Un fausto evento

Nací, como saben, en una isla del Caribe. Deseo afirmar en primer lugar, categóricamente, que salir de esa isla es lo mejor que me ha pasado en la vida. Una absoluta bendición.

Hay toda una literatura trágica sobre el Exilio, la nostalgia de la tierra que nos vio nacer, etcétera. Mi amigo el escritor Reinaldo Arenas llegó a decir que después de haber salido de la tierra que lo vio nacer se convirtió en un fantasma. En una especie de alma en pena. Yo lo traté bastante en Estados Unidos y nunca me pareció un alma en pena.

Pasé en la isla los primeros veintiocho años de mi existencia.

¿Qué puedo decir de ese sitio que sirva para ilustrar, de alguna manera, mi relación con él?

Veamos. En la isla donde nací hay unos árboles llamados palmas. A los poetas de la isla les encantan. Se ha escrito mucho sobre las palmas. Un poeta muy mencionado en la isla las llamó “novias que esperan”. Otro, menos mencionado, delante de las cataratas del Niágara —¡delante de las cataratas del Niágara!—, escribió que no podía dejar de pensar “en las palmas deliciosas”.

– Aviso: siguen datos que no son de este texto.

File: src/logic/dacli_regs.svh
// Purpose: Offsets, field positions, reset values and timing counts of the converter load host.
// Assumes: Byte addressed register port, one 32-bit word per register.
// Notes: How the controller drives the converter pins is summarised below.
// How it works
// - Serial bit is set while chip-select is low, stable at its rising edge.
// - Word goes out as high byte then low byte when the MSB-first control bit is set, low byte first otherwise; eight pulses each.
// - Load strobe low during the word, driven high afterwards to latch it.
// - Serial-select is low for exactly one sixteen-bit word.
// - Chip-select acts as inverted shift clock so data is stable at rising edge.
// - Load strobe rises one chip-select cycle after serial-select returns high.
// - A fixed-rate timer may start each serial word for low jitter.
// - Commands act only on a write strobe; address bit selects low or high byte.
// - Write to address 0 loads low byte, address 1 loads high byte.
// - Write to address 2 or 3 pulses the load strobe.
// - Address 4 clears to unipolar zero, 5 to bipolar zero; data ignored.
`ifndef DACLI_REGS_SVH
`define DACLI_REGS_SVH

`define DACLI_OFS_LOW_BYTE 8'h00
`define DACLI_OFS_HIGH_BYTE 8'h04
`define DACLI_OFS_LOAD_A 8'h08
`define DACLI_OFS_LOAD_B 8'h0C
`define DACLI_OFS_CLR_UNI 8'h10
`define DACLI_OFS_CLR_BIP 8'h14
`define DACLI_OFS_CTRL 8'h20
`define DACLI_OFS_WORD 8'h24
`define DACLI_OFS_RATE 8'h28
`define DACLI_OFS_STATUS 8'h2C

`define DACLI_CTRL_SERIAL 0
`define DACLI_CTRL_MSB_FIRST 1
`define DACLI_CTRL_TIMER_EN 2
`define DACLI_CTRL_CLR_BIPOLAR 3

`define DACLI_STAT_BUSY 0
`define DACLI_STAT_DROPPED 1
`define DACLI_STAT_CHAIN 2

`define DACLI_CTRL_RESET 4'h0
`define DACLI_WORD_RESET 16'h0000
`define DACLI_RATE_RESET 16'h0FA0

`define DACLI_CLK_MHZ 100
`define DACLI_T_SETUP_NS 30
`define DACLI_T_STROBE_NS 50
`define DACLI_T_HOLD_NS 30
`define DACLI_LINK_DIV 6

`endif

File: src/logic/dacli_pkg.sv
// Purpose: Types shared by the converter load host.
// Assumes: Constants live in dacli_regs.svh.
// Notes: Pin bundle is registered as one struct in the top.
package dacli_pkg;

    typedef struct packed {
        logic serial_select_n;
        logic cs_strobe_n;
        logic output_load_strobe;
        logic upper_byte_enable_n;
        logic lower_byte_enable_n;
        logic async_zero_n;
        logic [7:0] data_bus;
    } dacli_pins_t;

    typedef struct packed {
        logic [7:0] addr;
        logic [31:0] wdata;
        logic wr;
        logic rd;
    } dacli_req_t;

    typedef enum logic [1:0] {
        DACLI_OP_LOW,
        DACLI_OP_HIGH,
        DACLI_OP_LOAD,
        DACLI_OP_CLEAR
    } dacli_op_t;

endpackage : dacli_pkg

File: src/logic/dacli_host.sv
// Purpose: Host controller that loads the converter in serial or byte mode.
// Assumes: Software uses the plain register port; pins go straight to the converter.
// Notes: All pin outputs leave from one registered struct.
`timescale 1ns/1ps
`include "dacli_regs.svh"
module dacli_host #(
    parameter int LINK_DIV = `DACLI_LINK_DIV,
    parameter int RATE_W = 16
) (
    input wire logic sys_clk,
    input wire logic srst,
    input wire logic [7:0] addr,
    input wire logic [31:0] wr_data,
    input wire logic wr_stb,
    input wire logic rd_stb,
    output logic [31:0] rd_data,
    input wire logic chain_out,
    output logic serial_select_n,
    output logic cs_strobe_n,
    output logic output_load_strobe,
    output logic upper_byte_enable_n,
    output logic lower_byte_enable_n,
    output logic async_zero_n,
    output logic [7:0] data_bus
);
    localparam int SETUP_CYC = (`DACLI_T_SETUP_NS * `DACLI_CLK_MHZ + 999) / 1000;
    localparam int STROBE_CYC = (`DACLI_T_STROBE_NS * `DACLI_CLK_MHZ + 999) / 1000;
    localparam int HOLD_CYC = (`DACLI_T_HOLD_NS * `DACLI_CLK_MHZ + 999) / 1000;

    typedef enum logic [2:0] {ST_IDLE, ST_SETUP, ST_STROBE, ST_HOLD, ST_SHIFT, ST_TAIL} dacli_state_t;

    // Command decode shared by the write path and the busy check.
    function automatic logic is_cmd(input logic [7:0] a);
        is_cmd = (a == `DACLI_OFS_LOW_BYTE) || (a == `DACLI_OFS_HIGH_BYTE) || (a == `DACLI_OFS_LOAD_A) ||
                 (a == `DACLI_OFS_LOAD_B) || (a == `DACLI_OFS_CLR_UNI) || (a == `DACLI_OFS_CLR_BIP);
    endfunction : is_cmd

    dacli_pkg::dacli_req_t req;
    dacli_pkg::dacli_pins_t pins_reg, pins_next;
    dacli_state_t state_reg, state_next;
    dacli_pkg::dacli_op_t op_reg, op_next;
    logic [7:0] cnt_reg, cnt_next;
    logic [3:0] ctrl_reg, ctrl_next;
    logic [15:0] word_reg, word_next;
    logic [RATE_W-1:0] rate_reg, rate_next;
    logic [RATE_W-1:0] timer_reg, timer_next;
    logic dropped_reg, dropped_next;
    logic [31:0] rd_reg, rd_next;
    logic chain_meta_reg, chain_sync_reg;
    logic tick, sh_start, sh_cs, sh_sd, sh_busy, sh_done;
    logic serial_mode, timer_fire, cmd_wr, drop_evt, start_serial;

    assign req = '{addr: addr, wdata: wr_data, wr: wr_stb, rd: rd_stb};
    assign serial_mode = ctrl_reg[`DACLI_CTRL_SERIAL];

    dacli_clkdiv #(.DIV(LINK_DIV)) u_div (
        .sys_clk(sys_clk),
        .srst(srst),
        .tick(tick)
    );

    dacli_shifter #(.WIDTH(16)) u_shift (
        .sys_clk(sys_clk),
        .srst(srst),
        .tick(tick),
        .start(sh_start),
        .msb_first(ctrl_reg[`DACLI_CTRL_MSB_FIRST]),
        .word(word_reg),
        .cs_strobe_n(sh_cs),
        .serial_in(sh_sd),
        .busy(sh_busy),
        .done(sh_done)
    );

    // Chain output from the converter crosses in through two flops.
    always_ff @(posedge sys_clk) begin
        if (srst) begin
            chain_meta_reg <= 1'b0;
            chain_sync_reg <= 1'b0;
        end else begin
            chain_meta_reg <= chain_out;
            chain_sync_reg <= chain_meta_reg;
        end
    end

    // Register file and periodic timer.
    always_comb begin
        ctrl_next = ctrl_reg;
        word_next = word_reg;
        rate_next = rate_reg;
        timer_next = timer_reg;
        dropped_next = dropped_reg;
        rd_next = 32'h0000_0000;
        timer_fire = 1'b0;
        cmd_wr = req.wr && is_cmd(req.addr);
        drop_evt = cmd_wr && (state_reg != ST_IDLE);
        if (req.wr) begin
            unique case (req.addr)
                `DACLI_OFS_CTRL: begin
                    // Mode bit only changes while no transfer runs.
                    if (state_reg == ST_IDLE) begin
                        ctrl_next = req.wdata[3:0];
                    end else begin
                        ctrl_next = {req.wdata[3:1], ctrl_reg[0]};
                    end
                end
                `DACLI_OFS_WORD: word_next = req.wdata[15:0];
                `DACLI_OFS_RATE: rate_next = req.wdata[RATE_W-1:0];
                `DACLI_OFS_STATUS: dropped_next = dropped_next & ~req.wdata[`DACLI_STAT_DROPPED];
                default: ;
            endcase
        end
        // A refused command while the clear arrives still marks the flag.
        if (drop_evt) begin
            dropped_next = 1'b1;
        end
        if (ctrl_reg[`DACLI_CTRL_TIMER_EN] && serial_mode) begin
            if (timer_reg == '0) begin
                timer_next = rate_reg;
                timer_fire = 1'b1;
            end else begin
                timer_next = timer_reg - 1'b1;
            end
        end else begin
            timer_next = rate_reg;
        end
        if (req.rd) begin
            unique case (req.addr)
                `DACLI_OFS_CTRL: rd_next = {28'h0000000, ctrl_reg};
                `DACLI_OFS_WORD: rd_next = {16'h0000, word_reg};
                `DACLI_OFS_RATE: rd_next = 32'(rate_reg);
                `DACLI_OFS_STATUS: rd_next = {29'h00000000, chain_sync_reg, dropped_reg, state_reg != ST_IDLE};
                default: rd_next = 32'h0000_0000;
            endcase
        end
    end

    // Pin sequencer.
    always_comb begin
        state_next = state_reg;
        op_next = op_reg;
        cnt_next = cnt_reg;
        pins_next = pins_reg;
        sh_start = 1'b0;
        start_serial = 1'b0;
        pins_next.serial_select_n = serial_mode ? pins_reg.serial_select_n : 1'b1;
        unique case (state_reg)
            ST_IDLE: begin
                if (serial_mode) begin
                    pins_next.data_bus[1] = ctrl_reg[`DACLI_CTRL_MSB_FIRST];
                    pins_next.lower_byte_enable_n = ctrl_reg[`DACLI_CTRL_CLR_BIPOLAR];
                    pins_next.upper_byte_enable_n = 1'b1;
                end
                start_serial = serial_mode && (timer_fire || (req.wr &&
                               (req.addr == `DACLI_OFS_LOAD_A || req.addr == `DACLI_OFS_LOAD_B)));
                if (start_serial) begin
                    pins_next.serial_select_n = 1'b0;
                    pins_next.output_load_strobe = 1'b0;
                    sh_start = 1'b1;
                    state_next = ST_SHIFT;
                end else if (cmd_wr) begin
                    state_next = ST_SETUP;
                    cnt_next = 8'(SETUP_CYC - 1);
                    unique case (req.addr)
                        `DACLI_OFS_LOW_BYTE: begin
                            op_next = dacli_pkg::DACLI_OP_LOW;
                            pins_next.data_bus = req.wdata[7:0];
                        end
                        `DACLI_OFS_HIGH_BYTE: begin
                            op_next = dacli_pkg::DACLI_OP_HIGH;
                            pins_next.data_bus = req.wdata[7:0];
                        end
                        `DACLI_OFS_CLR_UNI: begin
                            op_next = dacli_pkg::DACLI_OP_CLEAR;
                            pins_next.lower_byte_enable_n = 1'b0;
                        end
                        `DACLI_OFS_CLR_BIP: begin
                            op_next = dacli_pkg::DACLI_OP_CLEAR;
                            pins_next.lower_byte_enable_n = 1'b1;
                        end
                        default: op_next = dacli_pkg::DACLI_OP_LOAD;
                    endcase
                    // Byte commands make no sense while the pins are in serial use.
                    if (serial_mode && (op_next == dacli_pkg::DACLI_OP_LOW || op_next == dacli_pkg::DACLI_OP_HIGH)) begin
                        state_next = ST_IDLE;
                        pins_next.data_bus = pins_reg.data_bus;
                    end
                end
            end
            ST_SETUP: begin
                if (cnt_reg == 8'h00) begin
                    state_next = ST_STROBE;
                    cnt_next = 8'(STROBE_CYC - 1);
                    unique case (op_reg)
                        dacli_pkg::DACLI_OP_LOW: pins_next.lower_byte_enable_n = 1'b0;
                        dacli_pkg::DACLI_OP_HIGH: pins_next.upper_byte_enable_n = 1'b0;
                        dacli_pkg::DACLI_OP_LOAD: pins_next.output_load_strobe = 1'b0;
                        dacli_pkg::DACLI_OP_CLEAR: pins_next.async_zero_n = 1'b0;
                    endcase
                end else begin
                    cnt_next = cnt_reg - 8'h01;
                end
            end
            ST_STROBE: begin
                if (cnt_reg == 8'h00) begin
                    state_next = ST_HOLD;
                    cnt_next = 8'(HOLD_CYC - 1);
                    pins_next.upper_byte_enable_n = 1'b1;
                    pins_next.output_load_strobe = 1'b1;
                    pins_next.async_zero_n = 1'b1;
                    if (op_reg == dacli_pkg::DACLI_OP_LOW) begin
                        pins_next.lower_byte_enable_n = 1'b1;
                    end
                end else begin
                    cnt_next = cnt_reg - 8'h01;
                end
            end
            ST_HOLD: begin
                if (cnt_reg == 8'h00) begin
                    state_next = ST_IDLE;
                    pins_next.lower_byte_enable_n = serial_mode ? ctrl_reg[`DACLI_CTRL_CLR_BIPOLAR] : 1'b1;
                end else begin
                    cnt_next = cnt_reg - 8'h01;
                end
            end
            ST_SHIFT: begin
                pins_next.cs_strobe_n = sh_cs;
                pins_next.data_bus[0] = sh_sd;
                // Select stays low across the last strobe rise so that the final bit is still taken.
                if (sh_done) begin
                    state_next = ST_TAIL;
                    cnt_next = 8'h01;
                end
            end
            ST_TAIL: begin
                pins_next.serial_select_n = 1'b1;
                if (tick) begin
                    if (cnt_reg == 8'h00) begin
                        pins_next.output_load_strobe = 1'b1;
                        state_next = ST_IDLE;
                    end else begin
                        cnt_next = cnt_reg - 8'h01;
                    end
                end
            end
            default: state_next = ST_IDLE;
        endcase
    end

    always_ff @(posedge sys_clk) begin
        if (srst) begin
            state_reg <= ST_IDLE;
            op_reg <= dacli_pkg::DACLI_OP_LOW;
            cnt_reg <= 8'h00;
            pins_reg <= '{serial_select_n: 1'b1, cs_strobe_n: 1'b1, output_load_strobe: 1'b1,
                          upper_byte_enable_n: 1'b1, lower_byte_enable_n: 1'b1, async_zero_n: 1'b1,
                          data_bus: 8'h00};
            ctrl_reg <= `DACLI_CTRL_RESET;
            word_reg <= `DACLI_WORD_RESET;
            rate_reg <= RATE_W'(`DACLI_RATE_RESET);
            timer_reg <= RATE_W'(`DACLI_RATE_RESET);
            dropped_reg <= 1'b0;
            rd_reg <= 32'h0000_0000;
        end else begin
            state_reg <= state_next;
            op_reg <= op_next;
            cnt_reg <= cnt_next;
            pins_reg <= pins_next;
            ctrl_reg <= ctrl_next;
            word_reg <= word_next;
            rate_reg <= rate_next;
            timer_reg <= timer_next;
            dropped_reg <= dropped_next;
            rd_reg <= rd_next;
        end
    end

    assign rd_data = rd_reg;
    assign serial_select_n = pins_reg.serial_select_n;
    assign cs_strobe_n = pins_reg.cs_strobe_n;
    assign output_load_strobe = pins_reg.output_load_strobe;
    assign upper_byte_enable_n = pins_reg.upper_byte_enable_n;
    assign lower_byte_enable_n = pins_reg.lower_byte_enable_n;
    assign async_zero_n = pins_reg.async_zero_n;
    assign data_bus = pins_reg.data_bus;
endmodule : dacli_host

File: src/logic/dacli_clkdiv.sv
// Purpose: One-cycle enable pulse every DIV clocks, pacing the serial link.
// Assumes: DIV is at least 2.
// Notes: Free running so ticks are evenly spaced.
`timescale 1ns/1ps
module dacli_clkdiv #(
    parameter int DIV = 6
) (
    input wire logic sys_clk,
    input wire logic srst,
    output logic tick
);
    logic [7:0] cnt_reg;
    logic [7:0] cnt_next;
    logic tick_reg;
    logic tick_next;

    always_comb begin
        tick_next = (cnt_reg == 8'(DIV - 1));
        cnt_next = tick_next ? 8'h00 : cnt_reg + 8'h01;
    end

    always_ff @(posedge sys_clk) begin
        if (srst) begin
            cnt_reg <= 8'h00;
            tick_reg <= 1'b0;
        end else begin
            cnt_reg <= cnt_next;
            tick_reg <= tick_next;
        end
    end

    assign tick = tick_reg;
endmodule : dacli_clkdiv

File: src/logic/dacli_shifter.sv
// Purpose: Shifts one 16-bit word out on serial data with chip-select as strobe.
// Assumes: tick is a one-cycle enable; start only while idle.
// Notes: Two ticks per bit: data changes with the strobe low, strobe rises mid bit.
`timescale 1ns/1ps
module dacli_shifter #(
    parameter int WIDTH = 16
) (
    input wire logic sys_clk,
    input wire logic srst,
    input wire logic tick,
    input wire logic start,
    input wire logic msb_first,
    input wire logic [WIDTH-1:0] word,
    output logic cs_strobe_n,
    output logic serial_in,
    output logic busy,
    output logic done
);
    logic [WIDTH-1:0] sh_reg, sh_next;
    logic [4:0] cnt_reg, cnt_next;
    logic phase_reg, phase_next;
    logic cs_reg, cs_next;
    logic sd_reg, sd_next;
    logic busy_reg, busy_next;
    logic done_reg, done_next;
    logic order_reg, order_next;

    always_comb begin
        sh_next = sh_reg;
        cnt_next = cnt_reg;
        phase_next = phase_reg;
        cs_next = cs_reg;
        sd_next = sd_reg;
        busy_next = busy_reg;
        done_next = 1'b0;
        order_next = order_reg;
        if (start && !busy_reg) begin
            sh_next = word;
            order_next = msb_first;
            cnt_next = 5'h00;
            phase_next = 1'b0;
            busy_next = 1'b1;
        end else if (busy_reg && tick) begin
            if (!phase_reg) begin
                sd_next = order_reg ? sh_reg[WIDTH-1] : sh_reg[0];
                cs_next = 1'b0;
                phase_next = 1'b1;
            end else begin
                cs_next = 1'b1;
                phase_next = 1'b0;
                sh_next = order_reg ? {sh_reg[WIDTH-2:0], 1'b0} : {1'b0, sh_reg[WIDTH-1:1]};
                cnt_next = cnt_reg + 5'h01;
                if (cnt_reg == 5'(WIDTH - 1)) begin
                    busy_next = 1'b0;
                    done_next = 1'b1;
                end
            end
        end
    end

    always_ff @(posedge sys_clk) begin
        if (srst) begin
            sh_reg <= '0;
            cnt_reg <= 5'h00;
            phase_reg <= 1'b0;
            cs_reg <= 1'b1;
            sd_reg <= 1'b0;
            busy_reg <= 1'b0;
            done_reg <= 1'b0;
            order_reg <= 1'b1;
        end else begin
            sh_reg <= sh_next;
            cnt_reg <= cnt_next;
            phase_reg <= phase_next;
            cs_reg <= cs_next;
            sd_reg <= sd_next;
            busy_reg <= busy_next;
            done_reg <= done_next;
            order_reg <= order_next;
        end
    end

    assign cs_strobe_n = cs_reg;
    assign serial_in = sd_reg;
    assign busy = busy_reg;
    assign done = done_reg;
endmodule : dacli_shifter

File: config.mk
export PLATFORM = sky130hd
export DESIGN_NAME = dacli_host
export DESIGN_NICKNAME = d
export VERILOG_FILES = /design/src/logic/dacli_pkg.sv /design/src/logic/dacli_host.sv /design/src/logic/dacli_clkdiv.sv /design/src/logic/dacli_shifter.sv
export VERILOG_INCLUDE_DIRS = /design/src /design/src/logic
export SDC_FILE = /design/constraint.sdc
export NUM_CORES = 1
export LEC_CHECK = 0
export BUFFER_PORTS_ARGS = -buffer_cell sky130_fd_sc_hd__buf_2
export CAP_MARGIN = 20
export CELL_PAD_IN_SITES_DETAIL_PLACEMENT = 1
export CELL_PAD_IN_SITES_GLOBAL_PLACEMENT = 1
export CORE_MARGIN = 2
export CORE_UTILIZATION = 40
export DETAILED_ROUTE_END_ITERATION = 7
export GPL_TIMING_DRIVEN = 0
export PLACE_DENSITY = 0.78
export RECOVER_POWER = 25
export SYNTH_ARGS = -nofsm -noshare
export SYNTH_HDL_FRONTEND = slang
export SYNTH_SLANG_ARGS = --single-unit
File: constraint.sdc
create_clock -name sys_clk -period 6.16 [get_ports sys_clk]
set_input_delay 0.616 -clock sys_clk [delete_from_list [all_inputs] [get_ports sys_clk]]
set_output_delay 0.616 -clock sys_clk [all_outputs]
set_load 0.05 [all_outputs]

Pero esas no son las mayores tonterías que se han escrito sobre las palmas. Vean esto:

De pie sobre nuestro suelo
Simbolizas la Victoria;
Y cuando el ala ilusoria
Del aire ante ti suspira
Cada penca es una lira
Que canta tu eterna gloria
.

Las palmas, verdaderamente, son espantosas.

Uno ve sus troncos flacos, grises y aburridos en el horizonte, coronados por un penacho reseco y cundido de insectos, de cagadas de pájaros, y piensa indefectiblemente: qué feas.

Al margen de inspirar a los poetas de la isla, las palmas no sirven para nada. Bueno… sirven para construir bohíos. ¿Han entrado alguna vez en un bohío? No se los recomiendo. Son sitios donde, en cuanto te descuidas, te cae un alacrán en la cabeza.

Y ya que estoy dentro del bohío: les presento a la tinaja. Una cosa de barro. Allí se almacena agua para beber. Muchos habitantes de la isla afirman tranquilamente que el agua de tinaja es mejor que la de cualquier nevera.

Tengo una nevera: si aprieto un botoncito, suelta hielo picado, o en cubitos, o agua fría purificada. A mí me parece mejor que una tinaja.

Todas las mañanas, cuando abro los ojos y veo el techo de mi habitación pulido y sólido, ese techo que jamás me arrojará un alacrán en la cabeza, me digo que todo eso del lugar donde uno nació y sus intrínsecas maravillas está muy sobrevalorado.



Muy sobrevalorado.

Del sol de la isla donde nací, por ejemplo, que te achicharra en cuanto te descuidas, que te escalda el lomo a la menor oportunidad, dicen maravillas los nacidos en la isla.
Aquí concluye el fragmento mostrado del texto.